Day Night is coming

Julia Noktev's Day Night Day Night , which is screening for the third and final time this evening at the Telluride Film Festival and which will also screen at the Toronto Film Festival, is developing a certain kind of elitist heat that will be reaching critical mass as it begins to be seen during the second phase of the Toronto fest. The terms I'm hearing are "Bressonian" (as in Robert Bresson) or "Dreyer-like" (as in Carl Dreyer).


A certain blowhard know-it-all was spreading the word on this film a couple of weeks ago, but now that it's been seen and chewed over at Telluride it feels more real. Shot by Benoit Debie (Irreversible), it's about a 19 year-old girl (Luisa Williams) of indeterminate origin andintense eyes who's in New York City to do something. The big "what" is answered about two thirds of the way through. I'm not going to spoil at this stage, but it's not going to stay a secret for very long. Think Paradise Now, only much artier.

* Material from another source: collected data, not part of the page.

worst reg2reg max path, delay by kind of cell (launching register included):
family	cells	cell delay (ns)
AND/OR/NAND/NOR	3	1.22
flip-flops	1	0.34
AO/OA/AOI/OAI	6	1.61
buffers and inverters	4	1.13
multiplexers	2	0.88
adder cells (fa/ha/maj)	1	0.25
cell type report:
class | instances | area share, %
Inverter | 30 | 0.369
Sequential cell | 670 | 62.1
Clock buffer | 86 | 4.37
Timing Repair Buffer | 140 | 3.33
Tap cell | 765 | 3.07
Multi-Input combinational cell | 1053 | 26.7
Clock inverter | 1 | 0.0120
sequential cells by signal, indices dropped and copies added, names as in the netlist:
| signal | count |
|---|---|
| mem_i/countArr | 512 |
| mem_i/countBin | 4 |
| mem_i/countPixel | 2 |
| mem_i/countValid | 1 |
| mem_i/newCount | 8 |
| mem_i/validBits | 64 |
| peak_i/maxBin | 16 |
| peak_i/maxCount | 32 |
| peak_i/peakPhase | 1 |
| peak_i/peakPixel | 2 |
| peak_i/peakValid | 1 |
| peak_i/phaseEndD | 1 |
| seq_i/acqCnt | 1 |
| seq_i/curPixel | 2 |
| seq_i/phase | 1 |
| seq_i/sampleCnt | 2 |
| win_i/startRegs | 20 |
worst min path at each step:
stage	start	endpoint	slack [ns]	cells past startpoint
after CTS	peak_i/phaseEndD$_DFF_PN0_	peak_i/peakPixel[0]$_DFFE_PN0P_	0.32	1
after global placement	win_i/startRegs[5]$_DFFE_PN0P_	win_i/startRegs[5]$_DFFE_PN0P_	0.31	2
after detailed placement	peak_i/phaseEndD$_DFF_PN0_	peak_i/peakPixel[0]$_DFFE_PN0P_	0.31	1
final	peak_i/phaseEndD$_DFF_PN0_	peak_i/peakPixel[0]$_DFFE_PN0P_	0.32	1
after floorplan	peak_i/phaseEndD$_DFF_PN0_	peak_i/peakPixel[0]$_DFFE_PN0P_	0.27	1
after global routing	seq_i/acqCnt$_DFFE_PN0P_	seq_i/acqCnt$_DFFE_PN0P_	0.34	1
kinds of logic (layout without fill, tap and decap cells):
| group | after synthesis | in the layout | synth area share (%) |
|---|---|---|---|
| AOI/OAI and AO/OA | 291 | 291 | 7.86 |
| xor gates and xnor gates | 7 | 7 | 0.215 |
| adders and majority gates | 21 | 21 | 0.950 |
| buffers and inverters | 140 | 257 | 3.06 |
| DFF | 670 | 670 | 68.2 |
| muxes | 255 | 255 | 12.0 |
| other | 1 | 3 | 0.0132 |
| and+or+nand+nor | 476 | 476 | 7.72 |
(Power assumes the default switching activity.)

Posted by Jeffrey Wells on September 3, 2006 at 9:07 AM

comment #1

Goulet Author Profile Page says ...

Mentionning Paradise Now pretty effectively spoils it, no?

Posted by Goulet Author Profile Page at September 3, 2006 10:55 AM

comment #2

JD Author Profile Page says ...

This is a really strong film, but it's a bit wacky to compare it to Bresson or Dreyer (that would be more suitable for Bruno Dumont's Flandres, easily the best film I've seen that's playing Toronto). It's really just a minimalist, highly non-verbal film that with-holds a lot from its audience until the last 30 minutes or so. It's not terribly arty or pretentious. It's a very straightforward and literal-minded film, save some nice visual formalism...but it kind of peters out in the last 10 minutes.

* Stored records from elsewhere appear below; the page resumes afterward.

===== config.mk =====
export PLATFORM = sky130hd
export DESIGN_NAME = palette_loader
export DESIGN_NICKNAME = d
export VERILOG_FILES = /design/src/gb_download_pkg.sv /design/src/palette_loader.sv
export SDC_FILE = /design/constraint.sdc
export NUM_CORES = 1
export LEC_CHECK = 0
export BUFFER_PORTS_ARGS = -buffer_cell sky130_fd_sc_hd__clkbuf_2
export CAP_MARGIN = 20
export CORE_ASPECT_RATIO = 0.6
export CORE_MARGIN = 4
export CORE_UTILIZATION = 44
export DETAILED_ROUTE_END_ITERATION = 10
export HOLD_SLACK_MARGIN = 0.02
export PLACE_DENSITY = 0.71
export SLEW_MARGIN = 20
export SYNTH_ARGS = -nofsm -noshare
export SYNTH_HDL_FRONTEND = slang
export SYNTH_SLANG_ARGS = --single-unit

===== constraint.sdc =====
create_clock -name clk_sys -period 2.09 [get_ports clk_sys]
set_input_delay 0.1045 -clock clk_sys [delete_from_list [all_inputs] [get_ports clk_sys]]
set_output_delay 0.1045 -clock clk_sys [all_outputs]
set_load 0.01 [all_outputs]

===== src/gb_download_pkg.sv =====
package gb_download_pkg;

	// Host transfer bus
	localparam int ioctl_addr_w = 25;
	localparam int ioctl_data_w = 16;
	localparam int filetype_w   = 8;

	// File type codes
	// Cartridge matches on the low six bits or on the full alternate code
	localparam logic [5:0]            ft_cart_low = 6'h01;
	localparam logic [filetype_w-1:0] ft_cart_alt = 8'h80;
	localparam logic [filetype_w-1:0] ft_palette  = 8'h03;
	localparam logic [filetype_w-1:0] ft_cheat    = 8'hFF;

	// Colour palette, four 24-bit colours in the top 96 bits
	localparam int palette_w = 128;
	localparam logic [palette_w-1:0] palette_default = 128'h828214517356305A5F1A3B4900000000;

	// Cheat record layout: strobe, flags, address, compare, replace
	localparam int cheat_w          = 129;
	localparam int cheat_strobe_bit = 128;
	localparam int cheat_flags_lsb  = 96;
	localparam int cheat_addr_lsb   = 64;
	localparam int cheat_cmp_lsb    = 32;
	localparam int cheat_repl_lsb   = 0;

	// Byte offsets of each 16-bit word, low word first
	localparam int cheat_offset_w = 4;
	localparam logic [cheat_offset_w-1:0] cheat_offset_flags_lo = 4'd0;
	localparam logic [cheat_offset_w-1:0] cheat_offset_flags_hi = 4'd2;
	localparam logic [cheat_offset_w-1:0] cheat_offset_addr_lo  = 4'd4;
	localparam logic [cheat_offset_w-1:0] cheat_offset_addr_hi  = 4'd6;
	localparam logic [cheat_offset_w-1:0] cheat_offset_cmp_lo   = 4'd8;
	localparam logic [cheat_offset_w-1:0] cheat_offset_cmp_hi   = 4'd10;
	localparam logic [cheat_offset_w-1:0] cheat_offset_repl_lo  = 4'd12;
	localparam logic [cheat_offset_w-1:0] cheat_offset_repl_hi  = 4'd14;

endpackage


===== src/palette_loader.sv =====
`timescale 1ns/1ps

module palette_loader (
	input  logic                                    clk_sys,
	input  logic                                    reset,
	input  logic                                    dl_wr,
	input  logic [gb_download_pkg::ioctl_data_w-1:0] dl_data,
	input  logic                                    palette_active,
	output logic [gb_download_pkg::palette_w-1:0]    palette
);

	import gb_download_pkg::*;

	logic [ioctl_data_w-1:0] word_swapped;

	// Palette files store each word big endian
	assign word_swapped = {dl_data[7:0], dl_data[15:8]};

	////////////////////
	// Shift register
	////////////////////

	always_ff @(posedge clk_sys) begin
		if (reset) begin
			palette <= palette_default;
		end else if (dl_wr && palette_active) begin
			// Oldest word ends up at the top
			palette <= {palette[palette_w-ioctl_data_w-1:0], word_swapped};
		end
	end

endmodule


Yosys cells after proc, flatten, opt, wreduce, memory -nomap -nowiden
Index checks and enable logic that the tools add are counted.
Widths: inputs -> output; s select.

storage, ports and cells
  flip-flop bits (word level) = 128
  input bits = 20
  output and inout port bits = 128
  word-level logic and storage cells = 2

cells by class
  reductions and logical operators = 1

operators by type and width
  kind               number
  $logic_and 1x1->1  1

Longest topological paths before layout
Gate-level depths: netlist of the first run.

  depth after elaboration = 1
  depth in mapped cells = 5
  mapped depth without buffers = 2

Worst setup path after synthesis of the first run
No wires, ideal clock.

  path type = input port to flip-flop
  start = in reset
  end = reg palette[45] in the netlist's numbering
  setup time = 120 ps
  arrival = 797 ps
  required time = 1970 ps
  setup slack = 1173 ps
  stages on the path = 4
  buffers on the path = 3
  cells stage by stage = buf_2 > buf_4 > clkbuf_1 > a211o_1

RTL lines
  what                  line                  text
  from (decl)           palette_loader.sv:5   input logic reset,
  to (signal assigned)  palette_loader.sv:25  palette <= palette_default;
  to (signal assigned)  palette_loader.sv:28  palette <= {palette[palette_w-ioctl_data_w-1:0], word_swapped};
  to (decl)             palette_loader.sv:9   output logic [gb_download_pkg::palette_w-1:0] palette

No word-level cell between the ends.

Final worst setup path of the first run
  start = reg palette[44] in the netlist's numbering
  end = out palette[44] in the netlist's numbering

No word-level cell between the ends.

==> qor.yml, run 1 <==
floorplanning:
  coreArea_sq_um: 10800
  dieArea_sq_um: 13200
  dieHeight_um: 90.6
  start_util: 0.463
  io_pins: 148
  rows: 29
  die_x_um: 146
global_route:
  overflow: 0
  first_global_vias: 3933
  antenna_found_initial: 0
  grt_usage: 0.194
  grt_first_pass_wirelength_um: 20800
  grt_max_degree: 81
clock_network:
  h-tree-depth: 4
  clk_path_buf_depth: 2
  postCtsHoldBufs: 16
  path_clk_slew_ns: 0.06
  cts_setup_buffers: 0
  cts_tree: "done"
  post_cts_resized: 0
  clk_latency_ns: 0.40
  cts_buffers: 17
  root_buffer: "clkbuf_16"
  cts_sinks: 128
setup_path:
  endpoint_kind: "output pin"
  crit_family: "flip-flops"
  cp_num_buf_inv: 1
  cp_cell_sequence: "clkbuf_2"
  worstSetupStartpointType: "flip-flop"
  cp.required_ns: 1.99
  critical-path-max-stage-delay_ns: 0.44
  critPathSlowestCell: "dfxtp_1"
  worstPathArrival_ns: 1.02
  cp_max_fo: 3
  crit_type: "flip-flop to output pin"
placement:
  gp_congestion: 0.760
  dpl-instance-area_sq_um: 5740
  io_buffer_count: 147
  pre_cts_ws_ns: 0.628
  dpl.hpwl_um: 8460
yosys:
  synthAdderAreaFrac: 0
  synth_top_family_by_area: "simple AND/OR/NAND/NOR gates"
  ys_seq_area_frac: 0.512
  synth-compound-area-share: 0.125
  synthMuxAreaShare: 0.112
  synthTopCellsByArea: "dfxtp_1 51%, mux2i_1 11%, nand2b_1 9.4%, a211o_1 6.0%, and3_1 4.3%"
  avgSynthCellArea_sq_um: 10.6
  synth-edff-count: 0
  synthArstFlopShare: 0
  yosysWarnings: 0
  yosysTopAreaCell: "dfxtp_1"
  post-synth-top-count-cell: "dfxtp_1"
  yosysTopAreaCellShare: 0.512
  ys.flop_type: "dfxtp_1"
  synth_fp_nets: 491
  synthCells: 471
  synth_common_cells: "128 x dfxtp_1, 75 x nand2b_1, 56 x mux2i_1, 34 x a211o_1, 34 x and3_1"
  netlist_area_sq_um: 5000
  synthSimpleGateAreaFrac: 0.199
  ys_ff_latch: 128
  synth-xor-area-share: 0
  ys_types: 19
power_and_ir_drop:
  ir_worst_vdd_v: 0.000647
  p_per_area_nw_per_um2: 953
  leakagePower_nw: 2.90
finish:
  utilization: 0.603
  final_area_sq_um: 6520
  seq_area_sq_um: 2560
  largest_reg_flops: 128
  nets: 634
  drive_gt1_frac: 0.316
  area_delta_synth_final_pct: 30.4
  fill_cells: 907
  largest_register: "palette"
  reg_top3: "palette x128"
  diodes: 0
  multi_input_area_sq_um: 2180
sta:
  final_hold_viol_count: 0
  worst_pin_slew_ns: 0.493
  setup_violations: 0
  fin_crit_ns: 1.13
  fin_setup_tns_ns: 0
  rsz0062_at_grt: "false"
  setup_ws_ns: 0.961
  clock_skew_ns: 0.00730
  drv_slew: 0
  finalCritPeriodShare: 0.540
  slew_headroom: 0.671
  timing.fmax_mhz: 886
route:
  drc: 0
  drt_iter0_markers: 245
  dr.pass1.iters: 4
  wire_per_inst_um: 16.8
  vias: 4012
  via_per_inst: 5.24
  drtAntennaViolNets: 0
  routed_wl_um: 12800
flow_run:
  cap_violations: 0
hold_path:
  hold_class: "input port to flip-flop"
status:
  outcome: "complete, no violations"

And Wells, when you call intelligent film critics "elitist," you're playing the same dumb-everything-down game that right wingers play to pretend that George W. Bush's weaknesses are a strength. Smart is good. Dumb is bad. End of story. You can't just pretend that "dumb is bad, smart is good...and anyone smarter than me is bad." Anyone who saw Tropical Malady knows that Apichatpong Weerasethakul is an infinitely more significant filmmaker than Marc Forster, Todd Field or just about any other filmmaker on your highly American/English language-heavy to-see list.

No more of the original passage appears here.